===== config.mk =====
export PLATFORM = sky130hd
export DESIGN_NAME = operand_select
export DESIGN_NICKNAME = d
export VERILOG_FILES = /design/src/common/ex_pkg.sv /design/src/hdl/operand_select.sv
export SDC_FILE = /design/constraint.sdc
export NUM_CORES = 1
export LEC_CHECK = 0
export ABC_AREA = 1
export BUFFER_PORTS_ARGS = -buffer_cell sky130_fd_sc_hd__buf_2
export CAP_MARGIN = 20
export CORE_MARGIN = 4
export CORE_UTILIZATION = 24
export DETAILED_ROUTE_END_ITERATION = 10
export PLACE_DENSITY = 0.84
export SLEW_MARGIN = 5
export SYNTH_ARGS = -nofsm -noshare
export SYNTH_HDL_FRONTEND = slang
export SYNTH_SLANG_ARGS = --single-unit
export TNS_END_PERCENT = 20

===== constraint.sdc =====
create_clock -name vclk -period 0.8
set_input_delay 0.04 -clock vclk [all_inputs]
set_output_delay 0.04 -clock vclk [all_outputs]
set_load 0.05 [all_outputs]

▸ WORK INSTRUCTION
Nothing is to be left out; reproduce each record exactly.

▸ ANSWER
===== config.mk =====
export PLATFORM = sky130hd
export DESIGN_NAME = operand_select
export DESIGN_NICKNAME = d
export VERILOG_FILES = /design/src/common/ex_pkg.sv /design/src/hdl/operand_select.sv
export SDC_FILE = /design/constraint.sdc
export NUM_CORES = 1
export LEC_CHECK = 0
export ABC_AREA = 1
export BUFFER_PORTS_ARGS = -buffer_cell sky130_fd_sc_hd__buf_2
export CAP_MARGIN = 20
export CORE_MARGIN = 4
export CORE_UTILIZATION = 24
export DETAILED_ROUTE_END_ITERATION = 10
export PLACE_DENSITY = 0.84
export SLEW_MARGIN = 5
export SYNTH_ARGS = -nofsm -noshare
export SYNTH_HDL_FRONTEND = slang
export SYNTH_SLANG_ARGS = --single-unit
export TNS_END_PERCENT = 20

===== constraint.sdc =====
create_clock -name vclk -period 0.8
set_input_delay 0.04 -clock vclk [all_inputs]
set_output_delay 0.04 -clock vclk [all_outputs]
set_load 0.05 [all_outputs]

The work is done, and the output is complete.